■ Task ■
A single number is expected: the count of lines below where the word "field" occurs.

■ Task data ■
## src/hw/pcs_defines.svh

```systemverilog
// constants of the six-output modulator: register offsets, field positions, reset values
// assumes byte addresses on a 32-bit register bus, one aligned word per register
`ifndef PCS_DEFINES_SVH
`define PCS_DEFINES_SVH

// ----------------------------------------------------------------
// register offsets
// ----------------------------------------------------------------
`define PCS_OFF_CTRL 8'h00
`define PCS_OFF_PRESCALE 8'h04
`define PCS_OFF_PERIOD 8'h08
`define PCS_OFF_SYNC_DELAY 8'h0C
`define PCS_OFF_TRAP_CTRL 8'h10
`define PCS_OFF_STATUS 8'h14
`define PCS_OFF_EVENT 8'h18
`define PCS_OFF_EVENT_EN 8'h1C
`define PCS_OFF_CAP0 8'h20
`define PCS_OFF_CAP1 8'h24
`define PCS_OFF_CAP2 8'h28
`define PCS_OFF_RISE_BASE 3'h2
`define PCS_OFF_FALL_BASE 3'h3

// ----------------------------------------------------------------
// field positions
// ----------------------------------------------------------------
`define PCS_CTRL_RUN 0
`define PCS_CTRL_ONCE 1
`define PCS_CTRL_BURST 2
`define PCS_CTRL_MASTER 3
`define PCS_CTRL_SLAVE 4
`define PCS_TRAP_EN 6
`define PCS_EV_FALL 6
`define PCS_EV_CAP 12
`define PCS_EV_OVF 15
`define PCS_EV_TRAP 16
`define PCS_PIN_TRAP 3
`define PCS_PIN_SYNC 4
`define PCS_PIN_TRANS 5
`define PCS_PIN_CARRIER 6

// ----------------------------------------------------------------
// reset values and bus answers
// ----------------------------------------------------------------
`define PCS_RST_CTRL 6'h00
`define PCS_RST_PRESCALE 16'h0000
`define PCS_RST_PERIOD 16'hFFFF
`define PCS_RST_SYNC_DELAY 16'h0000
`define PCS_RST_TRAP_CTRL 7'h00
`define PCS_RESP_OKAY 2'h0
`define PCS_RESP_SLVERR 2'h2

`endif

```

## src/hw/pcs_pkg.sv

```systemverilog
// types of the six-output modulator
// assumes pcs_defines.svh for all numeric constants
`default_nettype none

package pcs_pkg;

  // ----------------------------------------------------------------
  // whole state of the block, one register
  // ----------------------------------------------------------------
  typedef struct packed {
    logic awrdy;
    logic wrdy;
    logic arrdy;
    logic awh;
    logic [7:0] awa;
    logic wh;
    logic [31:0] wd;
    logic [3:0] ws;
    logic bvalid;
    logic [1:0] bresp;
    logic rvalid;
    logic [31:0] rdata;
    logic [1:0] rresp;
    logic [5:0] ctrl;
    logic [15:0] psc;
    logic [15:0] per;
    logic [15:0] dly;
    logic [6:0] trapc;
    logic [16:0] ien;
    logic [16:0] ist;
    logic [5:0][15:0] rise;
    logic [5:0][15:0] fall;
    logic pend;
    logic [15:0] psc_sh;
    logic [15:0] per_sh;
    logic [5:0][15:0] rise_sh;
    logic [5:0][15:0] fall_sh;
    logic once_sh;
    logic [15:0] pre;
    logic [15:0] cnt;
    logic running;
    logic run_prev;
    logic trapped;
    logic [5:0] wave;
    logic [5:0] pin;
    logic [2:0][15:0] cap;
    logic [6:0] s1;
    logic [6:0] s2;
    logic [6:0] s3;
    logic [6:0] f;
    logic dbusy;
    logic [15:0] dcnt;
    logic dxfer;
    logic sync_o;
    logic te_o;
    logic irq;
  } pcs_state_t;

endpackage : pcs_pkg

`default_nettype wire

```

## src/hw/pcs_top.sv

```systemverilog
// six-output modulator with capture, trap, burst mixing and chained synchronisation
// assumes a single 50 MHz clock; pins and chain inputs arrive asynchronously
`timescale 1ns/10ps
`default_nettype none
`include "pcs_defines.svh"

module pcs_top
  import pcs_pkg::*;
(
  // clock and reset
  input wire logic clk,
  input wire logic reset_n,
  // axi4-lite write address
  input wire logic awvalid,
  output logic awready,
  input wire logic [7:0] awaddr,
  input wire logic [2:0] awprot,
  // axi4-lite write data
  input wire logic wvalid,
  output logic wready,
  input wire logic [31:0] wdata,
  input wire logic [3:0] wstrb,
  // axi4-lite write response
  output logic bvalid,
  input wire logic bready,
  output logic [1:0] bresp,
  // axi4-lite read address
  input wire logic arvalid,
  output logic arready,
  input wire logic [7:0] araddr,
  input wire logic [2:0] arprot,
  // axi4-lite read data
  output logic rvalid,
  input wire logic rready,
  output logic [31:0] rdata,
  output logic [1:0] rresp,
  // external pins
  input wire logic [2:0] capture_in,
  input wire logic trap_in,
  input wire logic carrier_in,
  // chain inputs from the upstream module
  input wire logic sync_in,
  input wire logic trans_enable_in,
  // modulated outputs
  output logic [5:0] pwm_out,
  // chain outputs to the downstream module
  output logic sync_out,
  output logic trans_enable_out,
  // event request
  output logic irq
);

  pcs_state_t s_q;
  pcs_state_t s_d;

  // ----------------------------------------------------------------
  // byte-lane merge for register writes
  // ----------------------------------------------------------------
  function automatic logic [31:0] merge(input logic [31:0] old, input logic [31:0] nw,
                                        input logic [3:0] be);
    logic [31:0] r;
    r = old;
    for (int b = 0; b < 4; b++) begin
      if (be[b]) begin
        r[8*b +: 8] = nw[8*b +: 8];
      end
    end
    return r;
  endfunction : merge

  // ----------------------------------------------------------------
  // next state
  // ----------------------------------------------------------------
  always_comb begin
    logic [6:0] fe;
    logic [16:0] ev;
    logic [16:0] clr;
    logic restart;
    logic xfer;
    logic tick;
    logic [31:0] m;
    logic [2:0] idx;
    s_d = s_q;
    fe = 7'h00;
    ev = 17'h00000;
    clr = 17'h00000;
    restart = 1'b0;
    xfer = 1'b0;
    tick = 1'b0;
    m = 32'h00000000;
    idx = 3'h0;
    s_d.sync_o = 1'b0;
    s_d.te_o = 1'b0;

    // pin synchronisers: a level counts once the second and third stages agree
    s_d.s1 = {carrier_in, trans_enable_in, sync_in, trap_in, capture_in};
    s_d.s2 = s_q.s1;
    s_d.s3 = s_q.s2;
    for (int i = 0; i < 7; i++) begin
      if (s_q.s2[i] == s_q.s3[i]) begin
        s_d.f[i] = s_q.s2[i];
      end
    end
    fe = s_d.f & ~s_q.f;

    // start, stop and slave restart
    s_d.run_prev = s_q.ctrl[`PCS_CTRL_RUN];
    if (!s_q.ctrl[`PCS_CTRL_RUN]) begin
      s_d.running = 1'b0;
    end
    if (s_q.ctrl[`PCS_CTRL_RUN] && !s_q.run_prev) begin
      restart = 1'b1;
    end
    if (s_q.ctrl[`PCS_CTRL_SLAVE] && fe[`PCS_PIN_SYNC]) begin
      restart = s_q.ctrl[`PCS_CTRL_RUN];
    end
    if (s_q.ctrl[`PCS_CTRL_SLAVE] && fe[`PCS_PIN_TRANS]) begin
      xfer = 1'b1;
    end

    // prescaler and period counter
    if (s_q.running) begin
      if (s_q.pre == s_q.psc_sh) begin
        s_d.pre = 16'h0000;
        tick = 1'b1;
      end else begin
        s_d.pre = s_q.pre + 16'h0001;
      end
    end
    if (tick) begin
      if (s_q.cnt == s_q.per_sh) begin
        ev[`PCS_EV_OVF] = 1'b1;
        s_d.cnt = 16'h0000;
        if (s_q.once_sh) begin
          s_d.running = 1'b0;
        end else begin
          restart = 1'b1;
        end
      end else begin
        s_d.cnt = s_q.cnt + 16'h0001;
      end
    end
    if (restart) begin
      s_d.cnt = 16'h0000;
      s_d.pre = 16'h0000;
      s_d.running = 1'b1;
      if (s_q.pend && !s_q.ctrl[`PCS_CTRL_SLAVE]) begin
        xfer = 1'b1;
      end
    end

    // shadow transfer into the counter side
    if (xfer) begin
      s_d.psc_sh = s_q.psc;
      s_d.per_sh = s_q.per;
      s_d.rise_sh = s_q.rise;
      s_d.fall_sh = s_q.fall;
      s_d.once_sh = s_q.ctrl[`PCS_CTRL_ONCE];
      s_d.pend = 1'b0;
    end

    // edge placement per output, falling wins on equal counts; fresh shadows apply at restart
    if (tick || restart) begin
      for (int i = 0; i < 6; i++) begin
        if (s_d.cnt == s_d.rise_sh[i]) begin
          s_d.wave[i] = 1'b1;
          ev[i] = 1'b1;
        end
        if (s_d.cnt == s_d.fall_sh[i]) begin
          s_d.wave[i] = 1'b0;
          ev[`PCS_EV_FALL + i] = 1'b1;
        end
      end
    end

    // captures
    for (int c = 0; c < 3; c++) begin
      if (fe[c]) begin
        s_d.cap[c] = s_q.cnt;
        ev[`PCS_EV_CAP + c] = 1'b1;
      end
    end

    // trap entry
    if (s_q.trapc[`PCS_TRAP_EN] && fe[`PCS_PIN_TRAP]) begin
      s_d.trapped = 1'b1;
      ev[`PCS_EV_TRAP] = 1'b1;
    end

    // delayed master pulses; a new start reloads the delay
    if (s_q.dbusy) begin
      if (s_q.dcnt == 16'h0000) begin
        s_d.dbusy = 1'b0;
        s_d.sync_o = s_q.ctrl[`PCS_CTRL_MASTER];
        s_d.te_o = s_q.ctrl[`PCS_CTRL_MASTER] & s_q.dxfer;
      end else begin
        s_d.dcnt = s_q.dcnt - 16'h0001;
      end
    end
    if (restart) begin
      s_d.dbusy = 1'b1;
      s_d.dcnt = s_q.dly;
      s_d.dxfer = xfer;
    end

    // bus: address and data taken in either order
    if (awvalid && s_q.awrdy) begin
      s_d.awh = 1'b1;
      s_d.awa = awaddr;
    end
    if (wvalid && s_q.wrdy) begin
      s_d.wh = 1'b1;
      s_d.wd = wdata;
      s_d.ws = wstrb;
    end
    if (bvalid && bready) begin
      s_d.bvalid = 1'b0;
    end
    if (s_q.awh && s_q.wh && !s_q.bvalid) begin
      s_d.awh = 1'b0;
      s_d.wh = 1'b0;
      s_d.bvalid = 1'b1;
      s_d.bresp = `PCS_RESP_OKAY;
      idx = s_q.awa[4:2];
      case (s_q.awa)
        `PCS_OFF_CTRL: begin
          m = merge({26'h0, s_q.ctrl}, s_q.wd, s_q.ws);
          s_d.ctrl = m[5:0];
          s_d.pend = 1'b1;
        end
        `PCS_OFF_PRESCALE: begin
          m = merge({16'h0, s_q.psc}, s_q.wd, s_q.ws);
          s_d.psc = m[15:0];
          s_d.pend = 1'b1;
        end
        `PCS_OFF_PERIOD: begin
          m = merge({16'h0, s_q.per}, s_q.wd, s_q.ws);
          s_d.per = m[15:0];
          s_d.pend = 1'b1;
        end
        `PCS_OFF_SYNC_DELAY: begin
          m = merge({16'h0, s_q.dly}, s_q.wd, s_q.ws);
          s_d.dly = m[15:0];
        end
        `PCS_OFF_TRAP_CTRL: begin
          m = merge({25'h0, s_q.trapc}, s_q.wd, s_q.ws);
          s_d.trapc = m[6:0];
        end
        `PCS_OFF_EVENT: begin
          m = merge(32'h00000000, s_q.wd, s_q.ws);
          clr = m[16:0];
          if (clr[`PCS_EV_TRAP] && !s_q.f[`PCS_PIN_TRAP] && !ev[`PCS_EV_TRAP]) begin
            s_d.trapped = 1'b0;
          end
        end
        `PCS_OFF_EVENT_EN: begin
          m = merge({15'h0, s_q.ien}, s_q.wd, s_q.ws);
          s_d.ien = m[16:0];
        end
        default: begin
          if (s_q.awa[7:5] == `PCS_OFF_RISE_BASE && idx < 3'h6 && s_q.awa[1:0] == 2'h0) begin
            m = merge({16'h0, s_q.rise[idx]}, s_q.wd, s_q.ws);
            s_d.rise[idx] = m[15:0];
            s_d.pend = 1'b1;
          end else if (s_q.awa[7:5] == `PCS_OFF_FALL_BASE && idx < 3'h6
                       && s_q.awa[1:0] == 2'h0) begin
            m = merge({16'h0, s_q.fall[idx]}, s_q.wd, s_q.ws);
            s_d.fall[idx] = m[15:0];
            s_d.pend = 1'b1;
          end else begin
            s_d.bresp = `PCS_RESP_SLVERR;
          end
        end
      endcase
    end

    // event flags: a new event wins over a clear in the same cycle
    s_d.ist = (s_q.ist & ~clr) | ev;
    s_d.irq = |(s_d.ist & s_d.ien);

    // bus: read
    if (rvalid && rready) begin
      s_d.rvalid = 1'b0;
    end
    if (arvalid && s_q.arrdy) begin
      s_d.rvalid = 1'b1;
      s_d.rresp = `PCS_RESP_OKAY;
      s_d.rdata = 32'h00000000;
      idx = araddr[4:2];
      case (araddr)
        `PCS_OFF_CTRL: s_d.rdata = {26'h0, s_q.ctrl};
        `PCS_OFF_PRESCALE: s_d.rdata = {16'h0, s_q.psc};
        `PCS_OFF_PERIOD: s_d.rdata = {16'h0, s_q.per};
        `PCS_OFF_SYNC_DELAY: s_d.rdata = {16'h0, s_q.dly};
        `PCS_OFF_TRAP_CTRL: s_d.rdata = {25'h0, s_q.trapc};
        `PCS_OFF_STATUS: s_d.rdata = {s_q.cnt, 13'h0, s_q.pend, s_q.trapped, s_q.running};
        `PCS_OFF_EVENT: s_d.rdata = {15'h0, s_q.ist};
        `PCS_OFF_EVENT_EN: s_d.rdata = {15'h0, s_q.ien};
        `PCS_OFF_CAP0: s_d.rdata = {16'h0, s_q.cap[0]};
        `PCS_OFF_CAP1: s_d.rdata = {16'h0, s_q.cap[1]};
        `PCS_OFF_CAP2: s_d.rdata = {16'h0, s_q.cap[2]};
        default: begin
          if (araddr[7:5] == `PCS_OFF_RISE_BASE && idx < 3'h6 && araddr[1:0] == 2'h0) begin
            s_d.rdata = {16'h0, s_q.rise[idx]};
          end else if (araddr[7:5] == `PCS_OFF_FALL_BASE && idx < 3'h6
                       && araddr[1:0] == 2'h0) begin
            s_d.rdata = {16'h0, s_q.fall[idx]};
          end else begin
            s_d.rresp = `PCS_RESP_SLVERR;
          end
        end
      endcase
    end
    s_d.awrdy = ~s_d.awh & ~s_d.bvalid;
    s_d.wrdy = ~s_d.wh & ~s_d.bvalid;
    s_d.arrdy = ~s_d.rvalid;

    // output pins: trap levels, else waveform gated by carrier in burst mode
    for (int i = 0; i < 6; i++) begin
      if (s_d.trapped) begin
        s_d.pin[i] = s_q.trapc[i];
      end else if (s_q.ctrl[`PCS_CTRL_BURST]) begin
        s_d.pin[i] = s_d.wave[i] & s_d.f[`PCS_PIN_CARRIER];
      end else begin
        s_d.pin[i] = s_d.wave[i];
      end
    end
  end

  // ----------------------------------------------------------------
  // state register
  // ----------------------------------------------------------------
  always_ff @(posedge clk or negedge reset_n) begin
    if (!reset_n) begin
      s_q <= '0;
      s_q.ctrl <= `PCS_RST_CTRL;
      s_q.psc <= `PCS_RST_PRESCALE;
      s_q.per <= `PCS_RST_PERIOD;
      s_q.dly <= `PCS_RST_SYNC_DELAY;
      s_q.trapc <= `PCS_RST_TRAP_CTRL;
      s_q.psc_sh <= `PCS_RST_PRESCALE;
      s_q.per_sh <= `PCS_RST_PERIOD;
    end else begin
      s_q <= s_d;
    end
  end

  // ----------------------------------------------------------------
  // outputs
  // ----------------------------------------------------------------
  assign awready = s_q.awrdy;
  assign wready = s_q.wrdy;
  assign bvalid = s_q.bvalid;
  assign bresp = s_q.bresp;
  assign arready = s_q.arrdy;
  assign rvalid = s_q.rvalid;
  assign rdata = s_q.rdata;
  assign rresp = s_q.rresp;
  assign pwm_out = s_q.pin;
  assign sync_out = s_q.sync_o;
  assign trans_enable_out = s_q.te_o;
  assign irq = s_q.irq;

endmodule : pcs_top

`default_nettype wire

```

■ Response to this task ■
2